Ceka was instrumental in the establishment of the Archaeological-Ethnographic Museum of Tirana. From 1956 onward, he made regular visits to Apollonia, where he conducted systematic excavations that contributed to the understanding of the ancient city’s urban structure, public monuments and architectural development.

Ceka also made major contributions to numismatics. His studies of Illyrian and ancient Albanian coinage, particularly from Apollonia and Dyrrachium, remain foundational references in the field.

==Selected works==
- Ilirët dhe Iliria te autorët antikë (Burime të zgjedhura), Tirana 1965.
- Probleme të numismatikës ilire, Tiranë, 1967.
- La Branche Sud de la Voie Egnatia, Monumentet 1 (1971), 25–35.
- Illyrie.
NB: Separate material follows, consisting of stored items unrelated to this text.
==> flow/run.sh <==
#!/bin/bash
# OpenROAD 26Q1-2900-gdf79404cd8, Yosys 0.63+post, stock flow scripts
make -C /OpenROAD-flow-scripts/flow DESIGN_CONFIG=/design/flow/config.mk WORK_HOME=/design/flow/orfs finish
==> flow/config.mk <==
export PLATFORM = sky130hd
export DESIGN_NAME = Dec7s
export DESIGN_NICKNAME = Dec7s
export VERILOG_FILES = /design/flow/design.v
export SDC_FILE = /design/flow/constraint.sdc
export NUM_CORES = 4
export LEC_CHECK = 1
export CORE_AREA = 10 10 70 70
export DIE_AREA = 0 0 80 80
export SYNTH_HDL_FRONTEND = slang
==> flow/constraint.sdc <==
current_design Dec7s

set clk_period 1.0
set clk_io_pct 0.2

create_clock -name clk0 -period $clk_period

set non_clock_inputs [all_inputs -no_clocks]
set_input_delay [expr $clk_period * $clk_io_pct] -clock clk0 $non_clock_inputs
set_output_delay [expr $clk_period * $clk_io_pct] -clock clk0 [all_outputs]
==> ./config.mk <==
export PLATFORM = sky130hd
export DESIGN_NAME = fp
export DESIGN_NICKNAME = fp
export VERILOG_FILES = /design/flow/design.v
export SDC_FILE = /design/flow/constraint.sdc
export NUM_CORES = 4
export LEC_CHECK = 1
export CORE_AREA = 10 10 103 103
export DIE_AREA = 0 0 113 113
export SYNTH_HDL_FRONTEND = slang
==> ./constraint.sdc <==
current_design fp

set clk_period 3.9
set clk_io_pct 0.2

create_clock -name clk0 -period $clk_period [get_ports {clkin}]

set non_clock_inputs [all_inputs -no_clocks]
set_input_delay [expr $clk_period * $clk_io_pct] -clock clk0 $non_clock_inputs
set_output_delay [expr $clk_period * $clk_io_pct] -clock clk0 [all_outputs]
==> ./design.v <==
module fp(clkin,clkout);
input clkin;
output  clkout;
reg clkout;
reg[30:0] count;
parameter N = 50000000;
always @(posedge clkin)
	begin 
	 count <= count +1;
	 if(count==N/5 -1)
		begin 
			count<= 0;
			clkout <= ~clkout;
		end
	 end
endmodule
Etudes et materiaux archeologiques, 1, 1971.
- Questions de numismatique illyrienne, avec un catalogue des monnaies d'Apollonie et de Durrhachium, Université d'Etat de Tirana, Institut d'Histoire, 1972.
- Inscriptions d'Apollonia d'Illyrie, Athen 1997.
- Në kërkim të historisë ilire, Tiranë, 1998.

==Legacy==
Hasan Ceka is considered one of the foremost experts in Albanian archaeology. His work shaped research standards, institutional structures and scholarly training for decades. His intellectual legacy continued through his son, Neritan, who also became an archaeologist and public figure.